▶ [What the task asks] Reproduce, please, only the lines from the first line below to the line containing "(hi == 3'b011);", inclusive.

▶ [Material for this task]

What follows belongs to an exercise in optimizing a design on an open flow for small area; a production flow would make more cautious choices. RTL that was checked went through simulation tests only; none was proved equivalent to the original. No driver is modelled on the clock port, so clocking that relies on it looks cheaper here than on a real chip. Power is estimated from default activity; no workload was simulated.

== job 2801 ==
==> flow/design.v <==
module bcd_to_seg7 (
    input wire [3:0] bcd,
    output reg [6:0] seg7   
);
    always @(*) begin
        case (bcd)
            4'd0: seg7 = 7'b1000000;   
            4'd1: seg7 = 7'b1111001;   
            4'd2: seg7 = 7'b0100100;   
            4'd3: seg7 = 7'b0110000;   
            4'd4: seg7 = 7'b0011001;   
            4'd5: seg7 = 7'b0010010;   
            4'd6: seg7 = 7'b0000010;   
            4'd7: seg7 = 7'b1111000;   
            4'd8: seg7 = 7'b0000000;   
            4'd9: seg7 = 7'b0010000;   
            default: seg7 = 7'b1111111;   
        endcase
    end
endmodule
module top_stopwatch (
    input wire clk,
    input wire CLR,
    input wire PAUSE,
    input wire record_btn_raw,
    input wire browse_btn_raw,
    output wire [15:0] DATA,
    output wire [1:0] LED_TEST,
    output wire LED15,
    output wire LED14,
    output wire LED13,
    output wire LED12
);
    wire rst_n = CLR;
    reg [1:0] lo;
    reg [2:0] hi;
    reg [2:0] hi_next;
    wire tick_scan = (lo == 2'b01);
    wire tick_cnt  = tick_scan & (hi == 3'b011);
    always @(*) begin
        case (hi)
            3'b000: hi_next = 3'b001;
            3'b001: hi_next = 3'b011;
            3'b011: hi_next = 3'b111;
            3'b111: hi_next = 3'b110;
            default: hi_next = 3'b000;
        endcase
    end
    always @(posedge clk or negedge rst_n) begin
        if (!rst_n) begin
            lo <= 2'b00;
            hi <= 3'b000;
        end
        else begin
            lo <= {lo[0], ~lo[1]};
            if (lo == 2'b10)
                hi <= hi_next;
        end
    end
    reg rec_dly, brw_dly;
    wire rec_press = ~record_btn_raw & rec_dly;
    wire brw_press = ~browse_btn_raw & brw_dly;
    always @(posedge clk or negedge rst_n) begin
        if (!rst_n) begin
            rec_dly <= 1'b1;
            brw_dly <= 1'b1;
        end
        else begin
            rec_dly <= record_btn_raw;
            brw_dly <= browse_btn_raw;
        end
    end
    localparam [2:0] LIVE = 3'b010;
    function [2:0] jnext;
        input [2:0] c;
        jnext = {c[1:0], ~c[2]};
    endfunction
    reg [2:0] browse;
    reg [2:0] scan;
    reg [2:0] rec_idx;
    wire browsing = (browse != LIVE);
    wire do_record = rec_press & ~browsing;
    always @(posedge clk or negedge rst_n) begin
        if (!rst_n) begin
            browse  <= LIVE;
            rec_idx <= 3'b000;
        end
        else begin
            if (browsing) begin
                if (rec_press)
                    browse <= jnext(browse);
                else if (brw_press)
                    browse <= LIVE;
            end
            else begin
                if (rec_press)
                    rec_idx <= jnext(rec_idx);
                else if (brw_press)
                    browse <= 3'b000;
            end
        end
    end
    reg [6:0] centi;
    reg [5:0] sec;
    reg [5:0] min;
    wire en_c = tick_cnt & PAUSE & ~browsing;
    wire wrap_c = en_c & centi[6] & centi[5] & centi[1] & centi[0];
    wire wrap_s = wrap_c & sec[5] & sec[4] & sec[3] & sec[1] & sec[0];
    wire wrap_m = wrap_s & min[5] & min[4] & min[3] & min[1] & min[0];
    wire [6:0] t_c;
    wire [5:0] t_s, t_m;
    assign t_c[0] = en_c;
    assign t_s[0] = wrap_c;
    assign t_m[0] = wrap_s;
    genvar gi;
    generate
        for (gi = 1; gi < 7; gi = gi + 1) begin : g_c
            assign t_c[gi] = t_c[gi-1] & centi[gi-1];
        end
        for (gi = 1; gi < 6; gi = gi + 1) begin : g_sm
            assign t_s[gi] = t_s[gi-1] & sec[gi-1];
            assign t_m[gi] = t_m[gi-1] & min[gi-1];
        end
    endgenerate
    always @(posedge clk or negedge rst_n) begin
        if (!rst_n) begin
            centi <= 7'd0;
            sec <= 6'd0;
            min <= 6'd0;
        end
        else begin
            centi <= (centi ^ t_c) & ~({7{wrap_c}} & 7'b1100100);
            sec <= (sec ^ t_s) & ~({6{wrap_s}} & 6'b111100);
            min <= (min ^ t_m) & ~({6{wrap_m}} & 6'b111100);
        end
    end
    wire [18:0] live = {min, sec, centi};
    wire clear = (scan == 3'd0);
    reg [18:0] slot0, slot1, slot2, slot3, slot4, slot5;
    always @(posedge clk) begin
        if (clear || (do_record && rec_idx == 3'b000)) slot0 <= live;
        if (clear || (do_record && rec_idx == 3'b001)) slot1 <= live;
        if (clear || (do_record && rec_idx == 3'b011)) slot2 <= live;
        if (clear || (do_record && rec_idx == 3'b111)) slot3 <= live;
        if (clear || (do_record && rec_idx == 3'b110)) slot4 <= live;
        if (clear || (do_record && rec_idx == 3'b100)) slot5 <= live;
    end
    reg [2:0] src;
    always @(posedge clk)
        src <= browse;
    reg [18:0] shown;
    always @(*) begin
        case (src)
            3'b000: shown = slot0;
            3'b001: shown = slot1;
            3'b011: shown = slot2;
            3'b111: shown = slot3;
            3'b110: shown = slot4;
            3'b100: shown = slot5;
            LIVE:   shown = live;
            default: shown = 19'd0;
        endcase
    end
    reg [3:0] digit;    
    reg [2:0] scan_n;
    reg [1:0] fsel;
    reg dsel;
    reg [7:0] sel;
    always @(*) begin
        case (scan)
            3'd0: begin scan_n = 3'd4; fsel = 2'd0; dsel = 1'b0; sel = 8'b00000000; end
            3'd4: begin scan_n = 3'd6; fsel = 2'd0; dsel = 1'b1; sel = 8'b00000010; end
            3'd6: begin scan_n = 3'd7; fsel = 2'd1; dsel = 1'b0; sel = 8'b00000001; end
            3'd7: begin scan_n = 3'd3; fsel = 2'd1; dsel = 1'b1; sel = 8'b10000000; end
            3'd3: begin scan_n = 3'd1; fsel = 2'd2; dsel = 1'b0; sel = 8'b01000000; end
            3'd1: begin scan_n = 3'd5; fsel = 2'd2; dsel = 1'b1; sel = 8'b00100000; end
            3'd5: begin scan_n = 3'd4; fsel = 2'd0; dsel = 1'b0; sel = 8'b00010000; end
            default: begin scan_n = 3'd4; fsel = 2'd0; dsel = 1'b0; sel = 8'b00000000; end
        endcase
    end
    reg [6:0] field;
    always @(*) begin
        case (fsel)
            2'd0: field = {1'b0, shown[18:13]};
            2'd1: field = {1'b0, shown[12:7]};
            default: field = shown[6:0];
        endcase
    end
    wire [3:0] tens = field / 7'd10;
    wire [3:0] ones = field % 7'd10;
    always @(posedge clk or negedge rst_n) begin
        if (!rst_n) begin
            scan <= 3'd0;
            digit <= 4'd8;
        end
        else if (tick_scan) begin
            scan <= scan_n;
            digit <= dsel ? ones : tens;
        end
    end
    wire [6:0] seg;
    bcd_to_seg7 u_seg (.bcd(digit), .seg7(seg));
    assign DATA = {sel, 1'b0, seg};
    assign LED_TEST = {brw_press, rec_press};
    assign LED15 = ~CLR;
    assign LED14 = ~PAUSE;
    assign LED13 = ~record_btn_raw;
    assign LED12 = ~browse_btn_raw;
endmodule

▶ [Solution for this problem]
What follows belongs to an exercise in optimizing a design on an open flow for small area; a production flow would make more cautious choices. RTL that was checked went through simulation tests only; none was proved equivalent to the original. No driver is modelled on the clock port, so clocking that relies on it looks cheaper here than on a real chip. Power is estimated from default activity; no workload was simulated.

== job 2801 ==
==> flow/design.v <==
module bcd_to_seg7 (
    input wire [3:0] bcd,
    output reg [6:0] seg7   
);
    always @(*) begin
        case (bcd)
            4'd0: seg7 = 7'b1000000;   
            4'd1: seg7 = 7'b1111001;   
            4'd2: seg7 = 7'b0100100;   
            4'd3: seg7 = 7'b0110000;   
            4'd4: seg7 = 7'b0011001;   
            4'd5: seg7 = 7'b0010010;   
            4'd6: seg7 = 7'b0000010;   
            4'd7: seg7 = 7'b1111000;   
            4'd8: seg7 = 7'b0000000;   
            4'd9: seg7 = 7'b0010000;   
            default: seg7 = 7'b1111111;   
        endcase
    end
endmodule
module top_stopwatch (
    input wire clk,
    input wire CLR,
    input wire PAUSE,
    input wire record_btn_raw,
    input wire browse_btn_raw,
    output wire [15:0] DATA,
    output wire [1:0] LED_TEST,
    output wire LED15,
    output wire LED14,
    output wire LED13,
    output wire LED12
);
    wire rst_n = CLR;
    reg [1:0] lo;
    reg [2:0] hi;
    reg [2:0] hi_next;
    wire tick_scan = (lo == 2'b01);
    wire tick_cnt  = tick_scan & (hi == 3'b011);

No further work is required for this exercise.